With the support of this CAREER award from the Organic and Macromolecular Chemistry Program, Professor Collier will promote two complementary outreach programs designed to take advantage of the multidisciplinary nature and personal relevance of biomaterials chemistry. To enhance the retention of minority undergraduates in the sciences, a research co-op program will be established in collaboration with the extensive co-op program of the University of Cincinnati. To enhance the interest of young people in pursuing technical careers, an intermediate-level outreach program will bring the hands-on excitement of the research lab to local public middle schools. The broader impacts of this work include training undergraduate and graduate students in multidisciplinary science with a focus in macromolecular chemistry, working towards the goal of enhancing minority retention in the sciences, and inspiring young minds to consider exciting multidisciplinary scientific careers.

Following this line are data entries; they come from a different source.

$ cat flow/run.sh
#!/bin/bash
# OpenROAD 26Q1-2900-gdf79404cd8, Yosys 0.63+post, stock flow scripts
make -C /OpenROAD-flow-scripts/flow DESIGN_CONFIG=/design/flow/config.mk WORK_HOME=/design/flow/orfs finish
$ cat flow/config.mk
export PLATFORM = sky130hd
export DESIGN_NAME = regfile
export DESIGN_NICKNAME = regfile
export VERILOG_FILES = /design/flow/design.v
export SDC_FILE = /design/flow/constraint.sdc
export NUM_CORES = 4
export LEC_CHECK = 1
export CORE_UTILIZATION = 40
$ cat flow/constraint.sdc
current_design regfile

set clk_period 2.1
set clk_io_pct 0.2

create_clock -name clk0 -period $clk_period [get_ports {clk}]

set non_clock_inputs [all_inputs -no_clocks]
set_input_delay [expr $clk_period * $clk_io_pct] -clock clk0 $non_clock_inputs
set_output_delay [expr $clk_period * $clk_io_pct] -clock clk0 [all_outputs]
$ cat flow/design.v
module regfile (input clk, reset_n, write, input [7:0] data, input [1:0] select0, select1, wr_select,
				output reg [7:0] selected0, selected1, output [7:0] delay, position, register0);
  reg [7:0] reg0  ;
  reg [7:0] reg1  ;
  reg [7:0] reg2  ;
  reg [7:0] reg3  ;
  assign register0 = reg0;
  assign position = reg2;
  assign delay = reg3;
  always @(*) begin
    case (select0)
      2'h0: selected0 = reg0; 
      2'h1: selected0 = reg1;
      2'h2: selected0 = reg2;
      2'h3: selected0 = reg3;
      default: selected0 = reg0;
    endcase
    case (select1)
      2'h0: selected1 = reg0;
      2'h1: selected1 = reg1;
      2'h2: selected1 = reg2;
      2'h3: selected1 = reg3;
      default: selected1 = reg1;
    endcase
  end
  always @(posedge clk) begin
    if(!reset_n) begin
      reg0 <= 8'h00;
      reg1 <= 8'h00;
      reg2 <= 8'h00;
      reg3 <= 8'h00;
    end else if (write) begin
      case (wr_select) 
        2'h0: reg0 <= data;
        2'h1: reg1 <= data;
        2'h2: reg2 <= data;
        2'h3: reg3 <= data;
        default: reg0 <= data;
      endcase
    end
  end
endmodule
==> results.txt <==
Results of the flow run.

The flow ran to the end, and the final reports show no timing, DRC or antenna violations. The detailed-placement wirelength estimate stands at 2.53 mm. The number of buffers created by CTS stands at 5. The final timing summary puts the cycle share of the worst path at 0.981. After the first detailed-routing iteration, the DRC count stood at 73.

The count of nets left with antenna violations once routing finished came out at 0. For this run, the total global-route usage over all layers was measured as 0.208. Per STA, the worst path is made up of clkdlybuf4s15_2, buf_12, mux4_2, clkdlybuf4s50_1. The number of warnings issued by yosys stands at 1. The total non-filler cell area in the finished layout stands at 2420 um^2. 0 antenna diodes ended up in the layout. The weighted congestion reported at the end of routability-driven placement stands at 0.818. In the final layout, the fill cell count is 279. The final worst-path setup slack stands at 0.0391 ns. In the routed design, unresolved DRC markers number 0. The part of the Yosys area used for sequential elements stands at 0.412.

The worst setup skew after layout stands at 0 ns. For hold timing, the worst endpoint is reg1[4]. The remaining max-slew budget at the tightest pin stands at 0.601. The routed wire length per instance stands at 15.1 um. The detail-routed via count per cell stands at just over 5.

The largest net degree at the start of global routing stands at 41. The number of antenna violations at the first check in global routing was 0. STA puts the critical path data required time at between 1.5 and 2 ns. Once synthesis finished, the tally of register bits stood at 32.

In this run the critical register-to-register path is captured at reg3[5]. The area of the die stands at 4140 um^2. From synthesis to final layout, the design area changed by 55.9%. The final core utilization stands at 0.657.

The post-synthesis instance area stands at 1560 um^2. In the synthesis report, Yosys lists the chip area as 1560 um^2. The worst setup path is captured at an output pin. On the critical path, the stage with the largest delay is an instance of mux4_2. The maximum vdd ir drop stands at 0.300 mV. For reference, the final report shows the max-slew violation count at 0.

The total area of sequential cells stands at ~640 um^2. The hold path depth stands at 2. The final hold violation count recorded for this run is 0.

The tree is rooted in a clkbuf_8. The longest incremental delay of any stage on the critical path is reported as 0.49 ns. The global route stage reports its total congestion overflow as 0. The final number of setup-violating endpoints stands at 0. For the worst flop-to-flop path, the logic depth is 2.

The tree built by TritonCTS fans out to 32 sinks. The worst-case register-to-register setup slack stands at 1.46 ns. Wires add up to 3.83 mm.

The total number of vias stands at 1,303. STA classifies the critical path startpoint as a primary input. The total leakage power stands at 1.16 nW. Per the timing report, the most critical flop-to-flop path originates at reg3[5]. In this run the horizontal extent of the chip is 64.4 um. The H-tree was split into 2 levels. The core area stands at about 3700 um^2. The number of hold buffers added after CTS stands at 0. The startpoint identified for the worst hold timing path is reg1[4]. The number of global-route vias before repair came to 1,280. The post-synthesis cell count from yosys stands at 135. TritonCTS built the clock tree. The report counts max-capacitance violations totalling 0. Per the post-synthesis report, the number of cells in the design is approximately 140.

On the worst setup and hold paths after CTS, the clock-pin slew comes to 0.06 ns. In this run, placement finished with an instance count of roughly 240. The later pin in the worst-skew pair is clocked with a latency of 0.28 ns.

In the floorplan report the effective utilization is 0.422. After floorplanning, the core was divided into 22 placement rows. OpenROAD emitted warnings numbering 26.

For the pin with the worst max-slew slack, the measured transition is 0.598 ns. The number of distinct library cells after synthesis stands at 12. The first detailed-routing pass ran for 4 iterations. According to the I/O placement log, the pin count is 57. The most critical min-delay path falls under flop to flop. The layout summary lists the proportion of cells stronger than drive strength 1 as 0.210.

The arrival time of data at the worst endpoint is listed as 1.64 ns. From bottom edge to top edge, the die measures 64.4 um. Each instance of the synthesized netlist takes up on average 11.5 um^2. The multi-input combinational cells in the finished layout cover a total of 861 um^2. The biggest fanout along the worst timing path stands at 7. The placed instance area stands at 2240 um^2. The first global-routing pass estimated 6.15 mm of wire. The number of buffers between clock root and the deepest sink stands at 2. By startpoint and endpoint, the worst setup path is classified as primary input to output pin. The final timing report derives a shortest allowable period of about 2.1 ns. Derived from the worst setup path, the maximum achievable clock frequency is between 400 and 500 MHz.

The count of input and output buffers stands at 56. The finished layout holds between 200 and 300 standard cells, fillers aside. Total power normalized to cell area comes to ~570 nW/um^2. The post-placement worst setup slack stands at -0.329 ns.
per-stage QoR:
stage	total power, mW	hold slack (ns)	TNS [ns]
floorplan	0.747	0.441	0
global placement	0.874	0.450	-5.00
detailed placement	0.877	0.459	-5.01
CTS	1.39	0.469	0
global route	1.44	0.491	-0.000927
finish	1.38	0.469	0
Yosys cell counts:
| library cell | count | area share |
|---|---|---|
| buf_2 | 4 | 0.013 |
| dfxtp_1 | 32 | 0.41 |
| buf_1 | 2 | 0.0048 |
| and3b_1 | 1 | 0.0056 |
| nand3_1 | 1 | 0.0032 |
| mux2i_1 | 32 | 0.21 |
| or3b_1 | 1 | 0.0056 |
| mux4_2 | 16 | 0.23 |
| nand3b_1 | 1 | 0.0048 |
| buf_6 | 1 | 0.0072 |
| clkbuf_1 | 4 | 0.0097 |
| nand2_1 | 40 | 0.097 |
cell usage in the layout, fill, tap and decap left out, drive strengths merged:
master / count
mux4: 16
mux2i: 32
nand3b: 1
dlygate4sd2: 5
clkbuf: 7
dfxtp: 32
buf: 18
dlymetal6s2s: 7
and3b: 1
or3b: 1
clkdlybuf4s15: 2
nand2: 40
nand3: 1
clkdlybuf4s50: 42
state kept, by name (all words and copies together) (netlist names):
signal,cells
reg1,8
reg3,8
reg0,8
reg2,8
worst max path at each step:
stage              end  slack [ns]  startpoint  depth (start not counted)
4_1_cts   selected0[2]      0.0001  select0[1]                          4
5_1_grt   selected1[3]     -0.0009  select1[1]                          4
6_report  selected0[4]        0.04  select0[1]                          4
power by group:
group	leakage, nW	internal (mW)	total (mW)	switching (mW)
logic	0.847	0.147	0.223	0.0758
clock network	0.0503	0.292	0.505	0.214
registers	0.260	0.629	0.647	0.0181
worst max-delay path, delay by kind of cell:
kind	cells	cell delay, ns
buffers and inverters	3	0.72
multiplexers	1	0.49
layer usage:
| layer | GRT usage | vias up | part of all wire |
|---|---|---|---|
| li1 | - | 624 | - |
| met1 | 0.302 | 623 | 0.45 |
| met2 | 0.324 | 50 | 0.46 |
| met3 | 0.0652 | 6 | 0.077 |
| met4 | 0.0361 | 0 | 0.011 |
| met5 | 0 | - | 0 |
cell families after synthesis:
family / after synthesis / synth area share
and+or+nand+nor: 44 / 0.116
DFF: 32 / 0.412
buffers and inverters: 11 / 0.0346
muxes: 48 / 0.438
layout make-up:
type / instances / area share
clock buffer: 7 / 0.0397
timing repair buffer: 74 / 0.316
tap: 48 / 0.0248
multi-input combinational: 92 / 0.355
sequential: 32 / 0.264
repair_timing:
item                                    CTS  global route
endpoints found under the hold margin     0             0
setup buffers                             1             8
pin swaps                                 0             0
endpoints found under the setup margin   16            13
gates resized                            13             7
Power and IR drop assume default switching activity.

Through this project, we designed new materials that can function as specialized matrices for culturing cells. In order to replicate the structure and function of cells’ normal extracellular matrix, we designed short protein fragments that could spontaneously self-assemble into chemically defined hydrogels suitable for cell culture. The modular engineerability of these materials allowed us to tune various properties such as the stiffness, the spatial arrangement of different bioactive cues, and the complex combination of multiple cues together. This modular system enabled the use of experimental styles not commonly applied to cell/matrix biology, including response surface methodology and factorial experimentation. Through these experiments, we systematically identified optimal combinations of biological factors that could accelerate the growth and function of various cell types, including endothelial cells and epithelial cells. The project also supported two outreach programs to encourage scientific interest and abilities among grade school and undergraduate students. The first was a presentation/interactive session taught to middle school students, where they learned about biomaterials such as hip implants through a multimedia presentation, and where they subsequently synthesized their own hydrogel biomaterials in the classroom. The second was a laboratory internship for undergraduate students, who were immersed in the science of designing, constructing, and analyzing synthetic culture matrices for cells. In sum, the major impact of the project was two-fold: designing better materials for culturing cells in 3D, and encouraging the development of young scientists.